_Aim of the task_: Go through the data below and work out how many lines contain "adder"; the answer is the number alone.

_Stored items_:
==> src/rtl/motor_ramp_ctrl.sv <==
// Purpose  : sequences the PWM motor datapath by slewing the duty nybble toward a commanded target, with dead time on reversal and a brake override.
// Latency  : a command is registered on the cmd_valid edge, and the FSM acts on it one cycle later; each duty step takes RAMP_TICKS cycles.
// Backpress: none; commands are always accepted, and the last write wins.
//
// Ports
//   clk        system clock
//   rst        synchronous, active-high reset
//   cmd_valid  1-cycle strobe qualifying cmd
//   cmd        [3:0] target duty, [4] dir (1=CW), [5] brake, [7:6] ignored
//   duty       4-bit duty nybble to the PWM generator
//   dir        direction currently driven
//   drive_en   1 = motor pins may be driven by PWM
//   brake      1 = brake asserted
//   busy       1 = outputs have not yet reached the commanded target
//   state      FSM state: IDLE=0, RUN=1, DEAD=2, BRAKE=3
module motor_ramp_ctrl #(
  parameter int unsigned RAMP_TICKS = 1_000_000,
  parameter int unsigned DEAD_TICKS = 2_000_000
) (
  input  logic       clk,
  input  logic       rst,
  input  logic       cmd_valid,
  input  logic [7:0] cmd,
  output logic [3:0] duty,
  output logic       dir,
  output logic       drive_en,
  output logic       brake,
  output logic       busy,
  output logic [1:0] state
);

  typedef enum logic [1:0] {
    ST_IDLE  = 2'd0,
    ST_RUN   = 2'd1,
    ST_DEAD  = 2'd2,
    ST_BRAKE = 2'd3
  } state_e;

  localparam logic [31:0] RAMP_LAST = 32'(RAMP_TICKS - 1);
  localparam logic [31:0] DEAD_LAST = 32'(DEAD_TICKS - 1);

  // Registered command target
  logic [3:0]  tgt_duty_q;
  logic        tgt_dir_q;
  logic        tgt_brake_q;

  // FSM and datapath registers
  state_e      state_q,    state_d;
  logic [3:0]  duty_q,     duty_d;
  logic        dir_q,      dir_d;
  logic        drive_en_q, drive_en_d;
  logic        brake_q,    brake_d;
  logic [31:0] step_cnt_q, step_cnt_d;
  logic [31:0] dead_cnt_q, dead_cnt_d;

  // A direction mismatch while running means ramp down to zero before reversing.
  logic        dir_flip;
  logic [3:0]  goal;

  // The top two command bits carry no meaning for this block.
  logic        unused_cmd_bits;
  assign unused_cmd_bits = ^cmd[7:6];

  assign dir_flip = (tgt_dir_q != dir_q);
  assign goal     = dir_flip ? 4'd0 : tgt_duty_q;

  // ------------------------------------------------------------------
  // Command capture
  // ------------------------------------------------------------------
  always_ff @(posedge clk) begin
    if (rst) begin
      tgt_duty_q  <= 4'd0;
      tgt_dir_q   <= 1'b0;
      tgt_brake_q <= 1'b0;
    end else if (cmd_valid) begin
      tgt_duty_q  <= cmd[3:0];
      tgt_dir_q   <= cmd[4];
      tgt_brake_q <= cmd[5];
    end
  end

  // ------------------------------------------------------------------
  // State register
  // ------------------------------------------------------------------
  always_ff @(posedge clk) begin
    if (rst) begin
      state_q    <= ST_IDLE;
      duty_q     <= 4'd0;
      dir_q      <= 1'b0;
      drive_en_q <= 1'b0;
      brake_q    <= 1'b0;
      step_cnt_q <= 32'd0;
      dead_cnt_q <= 32'd0;
    end else begin
      state_q    <= state_d;
      duty_q     <= duty_d;
      dir_q      <= dir_d;
      drive_en_q <= drive_en_d;
      brake_q    <= brake_d;
      step_cnt_q <= step_cnt_d;
      dead_cnt_q <= dead_cnt_d;
    end
  end

  // ------------------------------------------------------------------
  // Next-state and datapath logic
  // ------------------------------------------------------------------
  always_comb begin
    state_d    = state_q;
    duty_d     = duty_q;
    dir_d      = dir_q;
    drive_en_d = drive_en_q;
    brake_d    = brake_q;
    step_cnt_d = step_cnt_q;
    dead_cnt_d = dead_cnt_q;

    unique case (state_q)
      ST_IDLE: begin
        duty_d     = 4'd0;
        drive_en_d = 1'b0;
        brake_d    = 1'b0;
        if (tgt_brake_q) begin
          state_d = ST_BRAKE;
          brake_d = 1'b1;
        end else if (tgt_duty_q != 4'd0) begin
          state_d    = ST_RUN;
          dir_d      = tgt_dir_q;
          drive_en_d = 1'b1;
          step_cnt_d = 32'd0;
        end
      end

      ST_RUN: begin
        if (tgt_brake_q) begin
          state_d    = ST_BRAKE;
          duty_d     = 4'd0;
          drive_en_d = 1'b0;
          brake_d    = 1'b1;
          step_cnt_d = 32'd0;
        end else if (duty_q == goal) begin
          // Settled: the timer rests at zero so the next step is a full period away.
          step_cnt_d = 32'd0;
          if (duty_q == 4'd0) begin
            // Zero duty with a matching direction means a zero command: stop without dead time.
            drive_en_d = 1'b0;
            if (dir_flip) begin
              state_d    = ST_DEAD;
              dead_cnt_d = 32'd0;
            end else begin
              state_d = ST_IDLE;
            end
          end
        end else if (step_cnt_q == RAMP_LAST) begin
          step_cnt_d = 32'd0;
          duty_d     = (duty_q < goal) ? duty_q + 4'd1 : duty_q - 4'd1;
        end else begin
          step_cnt_d = step_cnt_q + 32'd1;
        end
      end

      ST_DEAD: begin
        duty_d     = 4'd0;
        drive_en_d = 1'b0;
        if (tgt_brake_q) begin
          state_d = ST_BRAKE;
          brake_d = 1'b1;
        end else if (dead_cnt_q == DEAD_LAST) begin
          state_d    = ST_IDLE;
          dead_cnt_d = 32'd0;
        end else begin
          dead_cnt_d = dead_cnt_q + 32'd1;
        end
      end

      ST_BRAKE: begin
        duty_d     = 4'd0;
        drive_en_d = 1'b0;
        brake_d    = 1'b1;
        // Releasing the brake always costs a full dead time before driving again.
        if (!tgt_brake_q) begin
          state_d    = ST_DEAD;
          brake_d    = 1'b0;
          dead_cnt_d = 32'd0;
        end
      end

      default: begin
        state_d = ST_IDLE;
      end
    endcase
  end

  // ------------------------------------------------------------------
  // Outputs
  // ------------------------------------------------------------------
  assign duty     = duty_q;
  assign dir      = dir_q;
  assign drive_en = drive_en_q;
  assign brake    = brake_q;
  assign state    = state_q;

  assign busy = (state_q == ST_DEAD)
             || ((state_q == ST_RUN)  && ((duty_q != tgt_duty_q) || dir_flip))
             || ((state_q == ST_IDLE) && (tgt_duty_q != 4'd0) && !tgt_brake_q);

endmodule

==> config.mk <==
export PLATFORM = sky130hd
export DESIGN_NAME = motor_ramp_ctrl
export DESIGN_NICKNAME = d
export VERILOG_FILES = /design/src/rtl/motor_ramp_ctrl.sv
export SDC_FILE = /design/constraint.sdc
export NUM_CORES = 1
export LEC_CHECK = 0
export ABC_AREA = 0
export BUFFER_PORTS_ARGS = -buffer_cell sky130_fd_sc_hd__buf_2
export CORE_MARGIN = 3
export CORE_UTILIZATION = 30
export DETAILED_ROUTE_END_ITERATION = 10
export GPL_TIMING_DRIVEN = 1
export PLACE_DENSITY = 0.41
export SLEW_MARGIN = 20
export SYNTH_ARGS = -nofsm -noshare
export SYNTH_HDL_FRONTEND = slang
export SYNTH_SLANG_ARGS = --single-unit
==> constraint.sdc <==
create_clock -name clk -period 8.1 [get_ports clk]
set_input_delay 0.81 -clock clk [delete_from_list [all_inputs] [get_ports clk]]
set_output_delay 0.81 -clock clk [all_outputs]
set_load 0.05 [all_outputs]
## Word-level counts from Yosys, hierarchy flattened

Cells that the tools add are included.

- Register bits: 79
- Latch bits: 0
- Bits in writable memories: 0
- Bits in read-only memories: 0
- Input bits: 11
- Output and inout port bits: 10
- Word-level logic and storage cells: 100
- Memories kept: 0

- $add $sub $neg: 4
- Multipliers: 0
- Divide/modulo/power cells: 0
- $lt $le $gt $ge: 1
- Equal/unequal tests: 23
- Shift-type cells: 0
- Muxes and demuxes: 39
- Bitwise gates (word level): 1
- Reduce and logical (&&, ||, !) cells: 22

Operators with widths:

| kind | count |
|---|---|
| 2-to-1 mux 32 bit | 12 |
| one-hot mux 32 bit (3 select lines) | 1 |
| adder 32 x 1 -> 32 bit (second input constant) | 2 |
| one-hot mux 32 bit (2 select lines) | 1 |
| equality test 32 x 20 -> 1 bit (second input constant) | 1 |
| equality test 32 x 21 -> 1 bit (second input constant) | 1 |
| 2-to-1 mux 4 bit | 5 |
| 2-to-1 mux 2 bit | 9 |
| != test 3 bit (second input constant) | 6 |
| != test 2 bit (second input constant) | 8 |
| one-hot mux 2 bit (4 select lines) | 1 |
| one-hot mux 4 bit (2 select lines) | 1 |
| 2-to-1 mux 1 bit | 7 |
| AND reduction 7 bit | 1 |
| AND reduction 3 bit | 2 |
| OR reduction 2 bit | 3 |
| AND reduction 5 bit | 1 |
| adder 4 x 1 -> 4 bit (second input constant) | 1 |
| equality test 2 bit (second input constant) | 2 |
| equality test 4 bit | 1 |
| zero test 4 bit | 1 |
| < comparator 4 bit | 1 |
| != test 4 bit | 1 |
| AND reduction 2 bit | 2 |
| other kinds (15) | 19 |

## Logic depth before layout (Yosys ltp)

- Depth in word-level cells: 8
- Gate-level depth with buffers: 12
- Gate-level depth less buffers: 12

## Worst setup path after synthesis

Ideal clock, no wire load.

- Kind: register to register
- Start: register dir_q (netlist: dir)
- End: register duty_q[3] (netlist: duty[3])
- Setup time: 72 ps
- Arrival: 2920 ps
- Required time: 8028 ps
- Setup slack: 5108 ps
- Stages on the path, launching flop included: 13
- Buffers on the path: 0
- Period minus slack after synthesis: 2992 ps
- Path through: dfxtp_1 xnor2_1 nand2_1 ha_1 nor2b_1 o211ai_1 nand2_1 ha_1 a21o_1 a21o_1 a21o_1 a21boi_0 mux2i_1

- Word-level cells in the longest chain between the ends: 8
- Elaborated cells between the ends (all ways): 11
- Those cells by class: 1 x order compare; 3 x eq/ne; 6 x mux; 1 x reduce/logical

RTL lines:

| what | RTL line | text |
|---|---|---|
| start: declaration | 50 | `logic dir_q, dir_d;` |
| start signal: assignment | 97 | `dir_q <= dir_d;` |
| != test 1 bit * | 64 | `assign dir_flip = (tgt_dir_q != dir_q);` |
| 2-to-1 mux 4 bit * | 65 | `assign goal = dir_flip ? 4'd0 : tgt_duty_q;` |
| < comparator 4 bit | 155 | `duty_d = (duty_q < goal) ? duty_q + 4'd1 : duty_q - 4'd1;` |
| 2-to-1 mux 4 bit | 155 |  |
| 2-to-1 mux 4 bit | 153 | `end else if (step_cnt_q == RAMP_LAST) begin` |
| 2-to-1 mux 4 bit | 140 | `end else if (duty_q == goal) begin` |
| 2-to-1 mux 4 bit | 134 | `if (tgt_brake_q) begin` |
| one-hot mux 4 bit (2 select lines) | 117 | `unique case (state_q)` |
| end signal: assignment | 96 | `duty_q <= duty_d;` |
| end: declaration | 49 | `logic [3:0] duty_q, duty_d;` |

Mark *: on every way between the ends. The rest lies on a longest branch, timed or not. The select of a mux whose other input is x is not followed.
A chain may end at the register's enable or synchronous reset.

## Worst setup path in the final report

- Start: register tgt_dir_q
- End: register dead_cnt_q[29]

- Word-level cells in the longest chain between the ends: 5
- Elaborated cells between the ends (all ways): 6
- Those cells by class: 4 x eq/ne; 1 x mux; 1 x reduce/logical

RTL lines:

| what | RTL line | text |
|---|---|---|
| start: declaration | 44 | `logic tgt_dir_q;` |
| start signal: assignment | 77 | `tgt_dir_q <= cmd[4];` |
| != test 1 bit * | 64 |  |
| 2-to-1 mux 4 bit | 65 |  |
| equality test 4 bit | 140 |  |
| != test 2 bit (no line) | - |  |
| AND reduction 7 bit (no line) * | - |  |
| end signal: assignment | 101 | `dead_cnt_q <= dead_cnt_d;` |
| end: declaration | 54 | `logic [31:0] dead_cnt_q, dead_cnt_d;` |

Mark *: on every way between the ends. The rest lies on a longest branch, timed or not.

==> results.md <==
* Run status: complete, no violations
* Switching share of power at 29.2%
* MaxCap Viol Count at 0
* CP bufs+invs at 0
* R2R Path End: dead_cnt_q[29]$_SDFFE_PP0P_
* DR vias/cell at 5.41
* #FFs+latches synth at 79
* Largest cells by area after synthesis: dfxtp_1 (37%), xnor2_1 (5.0%), or3_1 (4.0%)
* Most frequent CP cell: nand4_1
* Final setup viols at 0
* Cell count after synthesis at a little under 500
* WP data arrival at 4.24 ns
* Slew at the pin with the worst max-slew slack at 0.990 ns
* EDFF count, synth at 0
* CTS resizes at 0
* Combinational share of power at 17.9%
* Setup bufs post-CTS at 0
* Hold Path Class: flip-flop to flip-flop
* Async set-reset flop share out of synthesis at 0%
* Vias post-DR at 3698
* # IOs at 21
* Total GRT Usage at 13.8%
* CP Class: flip-flop to flip-flop
* R2r worst-path depth at 8
* P_int at 737 uW
* Synth top area share at 37.5%
* PwrDens at 218 nW/um2
* Fin area at 4770 um2
* Clock sink total at 79
* Share of cells above drive strength 1 at 9.47%
* Initial antenna violation count at 0
* Syn Area/Cell at 8.54 um2
* Max Clk Rate at 252 MHz
* Slowest cell on crit path: o31ai_2
* Worst Skew at about 0.0071 ns
* Reg2Reg Launch Point: tgt_dir_q$_SDFFE_PP0P_
* Worst hold slack at between 0.4 and 0.5 ns
* Slew Limit Fails at 0
* Detail Route Antenna Nets at 0
* Core Rows at 42
* DIE WIDTH at 125 um
* CP peak stage delay at 0.84 ns
* Critical Path Sink Type: flip-flop
* Syn Std Cell Area at ~4200 um2
* Detailed placement HPWL at a little under 7000 um
* Top Family by Delay on Critical Path: simple AND/OR/NAND/NOR gates
* Sequential cell area fraction in the yosys report at 37.5%
* Slew headroom at 33.1%
* H-tree depth at 3
* Psw at 304 uW
* Worst Hold Depth at 2
* Placeable core region at 13500 um2
* Top FF cell, synth: dfxtp_1
* Setup TNS at 0 ns
* Post-Route WL at around 10000 um
* Share of power burned in registers at 39.3%
* Pre-Repair DR Iteration Count at 4
* CTS buffer count at 9
* Synth-to-layout area growth at 13.1%
* Worst Hold Endpoint: drive_en$_SDFFE_PP0P_
* Top-count cell post-synth: dfxtp_1
* Final Hold Viols at 0
* Violation count after the first detailed-route iteration at 240
* Tcrit/Tclk final at roughly 49%
* Die height at approximately 120 um
* Routed WL per cell at 15.1 um
* Clock tree buffer depth at 2
* Root Buffer Master: clkbuf_16
* Synth cell types at 52
* Worst Path Max Fanout at 16
* First-pass GRT wire length at 17500 um
* Vias in the first global route at 3544
* Placer Congestion at around 0.74
* Startpoint Class: flip-flop
* CTS tree: done
* Data required, critical path at 8.38 ns
* Most frequent cells after synthesis: dfxtp_1 (79), nor2_1 (31), nand2_1 (28)
* Clk_lat worst skew at ~0.35 ns
* Placed instance area at 4450 um2
* IO buf count at 18
* Post-synth net total at 519
* Clock power share at 42.8%
* Total global routing overflow at 0
* Synth Warn # at 0
* DRC viols at 0
* Peak supply drop at 0.0945 mV
* RSZ-0062 raised after global routing: no
* Die area at roughly 16000 um2
* Hold path start: drive_en$_SDFFE_PP0P_
* Pleak at roughly 0.0015 uW
* Clk slew on worst S/H paths at approximately 0.06 ns
* Fin nets at 527
* Worst reg-to-reg setup slack at 4.14 ns
* Diode count at 0
* Crit-path cells: xnor2_1 > nand2_1 > ha_1 > nand4_1 > o31ai_2 > nand4_1 > or3_1 > a21oi_1
* CTS Hold Bufs at 0
* Post-synth top area cell: dfxtp_1
* Min Tclk post-route at ~4.0 ns
* Initial Util at 31.2%
* Largest net degree at the start of global routing at 50
-- layout by cell type (no fill, tap or decap), drive strengths merged, types with 18 or more instances in the layout --
master	n
o21ai	25
nand2	28
buf	20
nor3	23
or3	27
a21oi	24
nand4	20
nor2	31
xnor2	24
nor4	18
dfxtp	79
nand3	24
-- worst min-delay path: stages, from the launching register on --
cell and delay (ns):
dfxtp_1 0.31, nand2_1 0.06, a21oi_1 0.05
-- power by group through the flow --
stage | Combinational [uW] | Clock (uW) | Sequential (uW)
after floorplan | 138 | 0 | 427
after global placement | 186 | 0 | 417
after detailed placement | 188 | 0 | 418
after CTS | 188 | 461 | 409
after global routing | 206 | 479 | 411
final | 187 | 445 | 409
-- registers in the layout, indices dropped and copies added, names as in the netlist --
name	cells
tgt_brake_q	1
dead_cnt_q	32
step_cnt_q	32
state	2
dir	1
brake	1
drive_en	1
duty	4
tgt_duty_q	4
tgt_dir_q	1
-- routing by layer --
layer	up-vias	global-route usage [%]	share of wire (%)
met5	-	0	0
met4	0	5.16	1.9
met3	12	4.37	3.5
met2	62	21.9	46
met1	1763	17.5	49
li1	1861	-	-
-- per-stage QoR --
stage                     cells  worst slack [ns]  utilization [%]  power, uW
final                       683              4.14             35.3       1040
after global routing        683              3.74             35.3       1100
after CTS                   683              4.12             35.3       1060
after detailed placement    667              4.14             32.9        605
after global placement      667              4.20             32.9        603
after floorplan             494              5.11                -        565
-- worst max-delay path by stage --
stage / startpoint / endpoint / slack [ns] / cells past startpoint
2_1_floorplan: dir$_SDFFE_PP0P_ / duty[3]$_SDFFE_PP0P_ / 5.11 / 12
3_3_place_gp: tgt_dir_q$_SDFFE_PP0P_ / dead_cnt_q[29]$_SDFFE_PP0P_ / 4.20 / 8
3_5_place_dp: tgt_dir_q$_SDFFE_PP0P_ / dead_cnt_q[29]$_SDFFE_PP0P_ / 4.14 / 8
4_1_cts: tgt_dir_q$_SDFFE_PP0P_ / dead_cnt_q[29]$_SDFFE_PP0P_ / 4.12 / 8
5_1_grt: tgt_dir_q$_SDFFE_PP0P_ / dead_cnt_q[25]$_SDFFE_PP0P_ / 3.74 / 8
6_report: tgt_dir_q$_SDFFE_PP0P_ / dead_cnt_q[29]$_SDFFE_PP0P_ / 4.14 / 8
-- cell families (layout without fill, tap and decap cells) --
| family | after synthesis | after routing | share of synthesized area (%) |
|---|---|---|---|
| simple gates | 224 | 224 | 30.3 |
| buf+inv | 37 | 50 | 3.65 |
| fa+ha+maj | 14 | 14 | 4.33 |
| mux | 10 | 10 | 2.37 |
| compound gates | 93 | 93 | 14.2 |
| flops | 79 | 79 | 37.5 |
| xor+xnor | 37 | 37 | 7.68 |
-- cell type report --
type | count | area, um2
Multi-Input combinational cell | 378 | 2490
Timing Repair Buffer | 20 | 105
Clock inverter | 3 | 65.1
Sequential cell | 79 | 1580
Tap cell | 176 | 220
Clock buffer | 13 | 260
Inverter | 14 | 52.6
Fill cell | 1365 | 8730
Power figures use the tool's default switching activity.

_Expected answer_: 2